Así las cosas, y como significamos inicialmente, la reforma laboral guarda cajas en la trastienda: unas técnicas, otras políticas, pero sobre todo proyectivas. Para empezar, ha abierto una etapa transicional de compleja hechura. El gran valor del consenso logrado en el diálogo social no quita haber saldado materias sensibles con abundantes interrogantes interpretativas. Podría aducirse que la reforma quedó corta, que no derogó la anterior, o que ni siquiera fue contrarreforma; pero nadie está en la piel de los negociadores y en los funambulismos que debieron sortear hasta rubricar el texto. Con todo, su contenido se antoja equilibrado, sin vencedores ni vencidos, y donde quizás, por primera vez, todos ganamos.

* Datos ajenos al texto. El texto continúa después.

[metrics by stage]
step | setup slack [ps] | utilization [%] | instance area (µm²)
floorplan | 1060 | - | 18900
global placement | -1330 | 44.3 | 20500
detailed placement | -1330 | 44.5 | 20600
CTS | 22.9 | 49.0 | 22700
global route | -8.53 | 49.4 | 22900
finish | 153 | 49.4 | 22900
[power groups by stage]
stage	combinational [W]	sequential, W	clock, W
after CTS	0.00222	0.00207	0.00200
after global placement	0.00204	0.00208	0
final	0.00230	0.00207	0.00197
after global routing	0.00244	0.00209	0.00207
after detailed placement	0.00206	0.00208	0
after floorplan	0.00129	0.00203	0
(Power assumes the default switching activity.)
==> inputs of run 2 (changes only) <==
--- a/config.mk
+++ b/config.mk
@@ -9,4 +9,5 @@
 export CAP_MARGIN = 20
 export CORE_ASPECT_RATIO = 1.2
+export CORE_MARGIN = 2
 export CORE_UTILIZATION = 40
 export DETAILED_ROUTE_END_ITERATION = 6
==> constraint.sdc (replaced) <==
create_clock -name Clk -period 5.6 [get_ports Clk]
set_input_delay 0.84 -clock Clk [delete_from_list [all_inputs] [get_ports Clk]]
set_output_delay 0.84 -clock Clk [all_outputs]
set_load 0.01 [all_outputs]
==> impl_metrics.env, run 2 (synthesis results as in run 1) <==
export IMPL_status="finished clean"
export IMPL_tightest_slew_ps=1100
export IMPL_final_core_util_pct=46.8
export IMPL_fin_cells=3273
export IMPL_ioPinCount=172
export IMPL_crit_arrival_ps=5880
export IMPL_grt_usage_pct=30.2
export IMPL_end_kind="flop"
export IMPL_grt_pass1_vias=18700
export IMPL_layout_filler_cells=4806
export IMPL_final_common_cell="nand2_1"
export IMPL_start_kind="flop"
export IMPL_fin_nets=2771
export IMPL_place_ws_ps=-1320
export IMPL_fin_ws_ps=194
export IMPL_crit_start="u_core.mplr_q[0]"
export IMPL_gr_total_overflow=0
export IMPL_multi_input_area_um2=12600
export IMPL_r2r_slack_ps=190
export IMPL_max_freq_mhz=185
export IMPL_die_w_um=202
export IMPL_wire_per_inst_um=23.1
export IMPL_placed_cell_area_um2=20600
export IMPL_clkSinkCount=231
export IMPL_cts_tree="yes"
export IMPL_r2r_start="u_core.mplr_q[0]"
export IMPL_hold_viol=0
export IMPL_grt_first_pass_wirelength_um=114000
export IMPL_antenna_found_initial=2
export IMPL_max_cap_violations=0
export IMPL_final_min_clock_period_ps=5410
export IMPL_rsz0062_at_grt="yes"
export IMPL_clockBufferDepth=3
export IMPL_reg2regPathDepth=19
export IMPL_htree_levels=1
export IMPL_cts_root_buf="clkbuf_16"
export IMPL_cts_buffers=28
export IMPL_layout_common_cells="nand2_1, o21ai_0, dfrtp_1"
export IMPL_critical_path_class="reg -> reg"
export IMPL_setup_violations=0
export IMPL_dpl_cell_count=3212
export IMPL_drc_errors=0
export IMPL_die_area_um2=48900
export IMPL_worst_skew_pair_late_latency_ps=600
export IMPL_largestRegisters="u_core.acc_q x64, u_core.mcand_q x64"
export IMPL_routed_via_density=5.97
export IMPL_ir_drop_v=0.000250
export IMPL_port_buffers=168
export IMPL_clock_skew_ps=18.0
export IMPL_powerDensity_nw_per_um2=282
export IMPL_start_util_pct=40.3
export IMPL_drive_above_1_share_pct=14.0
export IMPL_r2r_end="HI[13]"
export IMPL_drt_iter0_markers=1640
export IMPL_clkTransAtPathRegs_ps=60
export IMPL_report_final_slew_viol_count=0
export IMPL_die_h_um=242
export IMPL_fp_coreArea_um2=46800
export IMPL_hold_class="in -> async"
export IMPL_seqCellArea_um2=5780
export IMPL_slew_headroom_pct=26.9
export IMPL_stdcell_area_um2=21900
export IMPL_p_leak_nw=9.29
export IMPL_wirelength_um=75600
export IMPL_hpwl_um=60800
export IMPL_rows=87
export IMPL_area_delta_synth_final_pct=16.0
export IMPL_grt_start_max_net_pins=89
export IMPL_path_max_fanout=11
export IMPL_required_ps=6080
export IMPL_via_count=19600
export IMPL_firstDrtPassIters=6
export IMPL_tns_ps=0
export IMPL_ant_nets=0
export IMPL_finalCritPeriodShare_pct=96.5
## src/rtl/pc_stack_unit_pkg.sv

```systemverilog
// Shared definitions for the PC / return-address-stack unit.
//   act_t / ACT_*  : one-hot-free action code chosen each cycle
//   pc_prio()      : fixed-priority strobe encoder (clr > ret > call > ld > inc)
//   sp_width()     : stack-pointer width able to hold 0..DEPTH
package pc_stack_unit_pkg;

    typedef logic [2:0] act_t;

    localparam act_t ACT_NONE = 3'd0;
    localparam act_t ACT_CLR  = 3'd1;
    localparam act_t ACT_RET  = 3'd2;
    localparam act_t ACT_CALL = 3'd3;
    localparam act_t ACT_LD   = 3'd4;
    localparam act_t ACT_INC  = 3'd5;

    function automatic act_t pc_prio(input logic clr, input logic ret,
                                     input logic call, input logic ld,
                                     input logic inc);
        if (clr)       return ACT_CLR;
        else if (ret)  return ACT_RET;
        else if (call) return ACT_CALL;
        else if (ld)   return ACT_LD;
        else if (inc)  return ACT_INC;
        else           return ACT_NONE;
    endfunction

    // One extra bit so a full stack (sp == DEPTH) is representable.
    function automatic int sp_width(input int depth);
        return $clog2(depth) + 1;
    endfunction

endpackage

```

## src/rtl/pc_stack_unit_if.sv

```systemverilog
// Strobe/status bundle between the decoders, the PC unit and fetch.
//   slave  : the PC unit (takes strobes + A bus, drives PC and stack status)
//   master : the decoder/fetch side
interface pc_stack_unit_if
    import pc_stack_unit_pkg::*;
#(
    parameter int WIDTH = 16,
    parameter int DEPTH = 8
);
    localparam int SPW = sp_width(DEPTH);

    logic [WIDTH-1:0] A_BUS_out;
    logic             ld;
    logic             clr;
    logic             inc;
    logic             call;
    logic             ret;
    logic             stall;
    logic             flag_clr;
    logic [WIDTH-1:0] PC_out;
    logic [SPW-1:0]   sp_out;
    logic             stk_empty;
    logic             stk_full;
    logic             ovf;
    logic             unf;

    modport slave (
        input  A_BUS_out, ld, clr, inc, call, ret, stall, flag_clr,
        output PC_out, sp_out, stk_empty, stk_full, ovf, unf
    );

    modport master (
        output A_BUS_out, ld, clr, inc, call, ret, stall, flag_clr,
        input  PC_out, sp_out, stk_empty, stk_full, ovf, unf
    );

endinterface

```

## src/rtl/pc_stack_unit_ras_lifo.sv

```systemverilog
// Return-address LIFO.
//   Clock, Reset_n : clock / async active-low reset (clears sp only)
//   push, din      : write din at sp, sp+1 (caller guarantees !full)
//   pop            : sp-1 (caller guarantees !empty); never with push
//   dout           : entry at sp-1 (garbage when empty)
//   sp, full, empty: occupancy 0..DEPTH and its decodes
module ras_lifo
    import pc_stack_unit_pkg::*;
#(
    parameter int WIDTH = 16,
    parameter int DEPTH = 8,
    localparam int SPW  = sp_width(DEPTH),
    localparam int AW   = $clog2(DEPTH)
) (
    input  logic             Clock,
    input  logic             Reset_n,
    input  logic             push,
    input  logic             pop,
    input  logic [WIDTH-1:0] din,
    output logic [WIDTH-1:0] dout,
    output logic [SPW-1:0]   sp,
    output logic             full,
    output logic             empty
);
    logic [WIDTH-1:0] mem [DEPTH];
    logic [AW-1:0]    top_idx;

    // DEPTH is a power of two, so the low AW bits address the slot directly.
    assign top_idx = sp[AW-1:0] - AW'(1);
    assign dout    = mem[top_idx];
    assign full    = (sp == SPW'(DEPTH));
    assign empty   = (sp == '0);

    always_ff @(posedge Clock or negedge Reset_n) begin
        if (!Reset_n)  sp <= '0;
        else if (push) sp <= sp + SPW'(1);
        else if (pop)  sp <= sp - SPW'(1);
    end

    // Contents need no reset; only sp defines what is valid.
    always_ff @(posedge Clock) begin
        if (push) mem[sp[AW-1:0]] <= din;
    end

endmodule

```

## src/rtl/pc_stack_unit.sv

```systemverilog
// Parametrised program counter with return-address stack.
//   Clock, Reset_n : clock / async active-low reset
//   bus (slave)    : strobes clr/ret/call/ld/inc, stall, flag_clr, A_BUS_out in;
//                    PC_out, sp_out, stk_empty, stk_full, ovf, unf out
// One action per unstalled cycle, priority clr > ret > call > ld > inc.
module pc_stack_unit
    import pc_stack_unit_pkg::*;
#(
    parameter int               WIDTH     = 16,
    parameter int               DEPTH     = 8,
    parameter logic [WIDTH-1:0] RESET_VEC = '0,
    parameter logic [WIDTH-1:0] INC_STEP  = WIDTH'(1)
) (
    input logic            Clock,
    input logic            Reset_n,
    pc_stack_unit_if.slave bus
);
    localparam int SPW = sp_width(DEPTH);

    act_t             act;
    logic [WIDTH-1:0] pc_q, pc_d, pc_next_seq, ras_top;
    logic [SPW-1:0]   sp;
    logic             full, empty, push, pop;
    logic             ovf_q, unf_q, set_ovf, set_unf;

    assign act         = pc_prio(bus.clr, bus.ret, bus.call, bus.ld, bus.inc);
    assign pc_next_seq = pc_q + INC_STEP;   // wraps mod 2^WIDTH

    // Stack operations are gated here so a stalled or overflowing call never
    // disturbs the LIFO.
    assign push    = !bus.stall && (act == ACT_CALL) && !full;
    assign pop     = !bus.stall && (act == ACT_RET)  && !empty;
    assign set_ovf = (act == ACT_CALL) && full;
    assign set_unf = (act == ACT_RET)  && empty;

    always_comb begin
        pc_d = pc_q;
        unique case (act)
            ACT_CLR:  pc_d = RESET_VEC;
            ACT_RET:  if (!empty) pc_d = ras_top;
            ACT_CALL: if (!full)  pc_d = bus.A_BUS_out;
            ACT_LD:   pc_d = bus.A_BUS_out;
            ACT_INC:  pc_d = pc_next_seq;
            default:  pc_d = pc_q;
        endcase
    end

    always_ff @(posedge Clock or negedge Reset_n) begin
        if (!Reset_n)        pc_q <= RESET_VEC;
        else if (!bus.stall) pc_q <= pc_d;
    end

    // Sticky flags: a set in the same cycle beats flag_clr.
    always_ff @(posedge Clock or negedge Reset_n) begin
        if (!Reset_n) begin
            ovf_q <= 1'b0;
            unf_q <= 1'b0;
        end else if (!bus.stall) begin
            if (set_ovf)           ovf_q <= 1'b1;
            else if (bus.flag_clr) ovf_q <= 1'b0;
            if (set_unf)           unf_q <= 1'b1;
            else if (bus.flag_clr) unf_q <= 1'b0;
        end
    end

    ras_lifo #(.WIDTH(WIDTH), .DEPTH(DEPTH)) u_ras (
        .Clock   (Clock),
        .Reset_n (Reset_n),
        .push    (push),
        .pop     (pop),
        .din     (pc_next_seq),
        .dout    (ras_top),
        .sp      (sp),
        .full    (full),
        .empty   (empty)
    );

    assign bus.PC_out    = pc_q;
    assign bus.sp_out    = sp;
    assign bus.stk_empty = empty;
    assign bus.stk_full  = full;
    assign bus.ovf       = ovf_q;
    assign bus.unf       = unf_q;

endmodule

```

## src/flat_wrapper.sv

```systemverilog
// flat-port wrapper written by rule: the top's interface ports become plain ports
module pc_stack_unit_flat import pc_stack_unit_pkg::*;
#(
    parameter int               WIDTH     = 16,
    parameter int               DEPTH     = 8,
    parameter logic [WIDTH-1:0] RESET_VEC = '0,
    parameter logic [WIDTH-1:0] INC_STEP  = WIDTH'(1)
)
  (Clock, Reset_n, bus_A_BUS_out, bus_ld, bus_clr, bus_inc, bus_call, bus_ret, bus_stall, bus_flag_clr, bus_PC_out, bus_sp_out, bus_stk_empty, bus_stk_full, bus_ovf, bus_unf);
  pc_stack_unit_if #(.WIDTH(WIDTH), .DEPTH(DEPTH)) bus_i ();
  input logic Clock;
  input logic Reset_n;
  input wire logic [$bits(bus_i.A_BUS_out)-1:0] bus_A_BUS_out;
  input wire logic [$bits(bus_i.ld)-1:0] bus_ld;
  input wire logic [$bits(bus_i.clr)-1:0] bus_clr;
  input wire logic [$bits(bus_i.inc)-1:0] bus_inc;
  input wire logic [$bits(bus_i.call)-1:0] bus_call;
  input wire logic [$bits(bus_i.ret)-1:0] bus_ret;
  input wire logic [$bits(bus_i.stall)-1:0] bus_stall;
  input wire logic [$bits(bus_i.flag_clr)-1:0] bus_flag_clr;
  output wire logic [$bits(bus_i.PC_out)-1:0] bus_PC_out;
  output wire logic [$bits(bus_i.sp_out)-1:0] bus_sp_out;
  output wire logic [$bits(bus_i.stk_empty)-1:0] bus_stk_empty;
  output wire logic [$bits(bus_i.stk_full)-1:0] bus_stk_full;
  output wire logic [$bits(bus_i.ovf)-1:0] bus_ovf;
  output wire logic [$bits(bus_i.unf)-1:0] bus_unf;
  assign bus_i.A_BUS_out = bus_A_BUS_out;
  assign bus_i.ld = bus_ld;
  assign bus_i.clr = bus_clr;
  assign bus_i.inc = bus_inc;
  assign bus_i.call = bus_call;
  assign bus_i.ret = bus_ret;
  assign bus_i.stall = bus_stall;
  assign bus_i.flag_clr = bus_flag_clr;
  assign bus_PC_out = bus_i.PC_out;
  assign bus_sp_out = bus_i.sp_out;
  assign bus_stk_empty = bus_i.stk_empty;
  assign bus_stk_full = bus_i.stk_full;
  assign bus_ovf = bus_i.ovf;
  assign bus_unf = bus_i.unf;
  pc_stack_unit #(.WIDTH(WIDTH), .DEPTH(DEPTH), .RESET_VEC(RESET_VEC), .INC_STEP(INC_STEP)) u_core (.Clock(Clock), .Reset_n(Reset_n), .bus(bus_i));
endmodule
```
$ cat config.mk
export PLATFORM = sky130hd
export DESIGN_NAME = id_ex_stage_reg
export DESIGN_NICKNAME = d
export VERILOG_FILES = /design/src/rtl/id_ex_stage_reg_pkg.sv /design/src/rtl/id_ex_stage_reg_alu_ctrl.sv /design/src/rtl/id_ex_stage_reg.sv
export SDC_FILE = /design/constraint.sdc
export NUM_CORES = 1
export LEC_CHECK = 0
export ABC_CLOCK_PERIOD_IN_PS = 1400
export BUFFER_PORTS_ARGS = -buffer_cell sky130_fd_sc_hd__buf_4
export CAP_MARGIN = 20
export CORE_MARGIN = 3
export CORE_UTILIZATION = 35
export CTS_CLUSTER_SIZE = 14
export DETAILED_ROUTE_END_ITERATION = 10
export PLACE_DENSITY = 0.65
export REMOVE_ABC_BUFFERS = 1
export SYNTH_ARGS = -nofsm -noshare
export SYNTH_HDL_FRONTEND = slang
export SYNTH_SLANG_ARGS = --single-unit
$ cat constraint.sdc
create_clock -name clk -period 1.4 [get_ports clk]
set_input_delay 0.35 -clock clk [delete_from_list [all_inputs] [get_ports clk]]
set_output_delay 0.35 -clock clk [all_outputs]
set_load 0.02 [all_outputs]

A finales de marzo, se aplicará íntegramente el RDL 32/2021, lo cual intensificará una ardua reconstrucción de sus previsiones en un escenario harto complejo (trinomio: estanflación/pandemia/autocracia rusa). Visto desde la trastienda, destacaría dos estantes de la reforma. El primero es táctico, y atañe a la inspección de trabajo. La ley modificó el cuadro de infracciones y sanciones, y, en ese aspecto, el cumplimiento de su texto y el afianzamiento de empleo estable transitan por los órganos de la inspección. El segundo estante es estratégico, y estriba en la traducción de la reforma por la autonomía colectiva y su adaptación por los convenios colectivos. En el Derecho del trabajo el valor de los textos legales se amputa si los flujos jurídicos no se adaptan debidamente por dichas normas profesionales. El Ministerio era sabedor de esa clave operativa, por eso no se escatimaron esfuerzos por con-validar lo acordado en el diálogo social. Muy a nuestro pesar, la última fase de tramitación del RDL mostró ropajes descoloridos de la trastienda parlamentaria. Unos tenían una fatal ignorancia de ley laboral. Otros argumentaron inanidades auto-justificadoras. Incluso llegó a pulsarse daltónicamente un botón equivocado.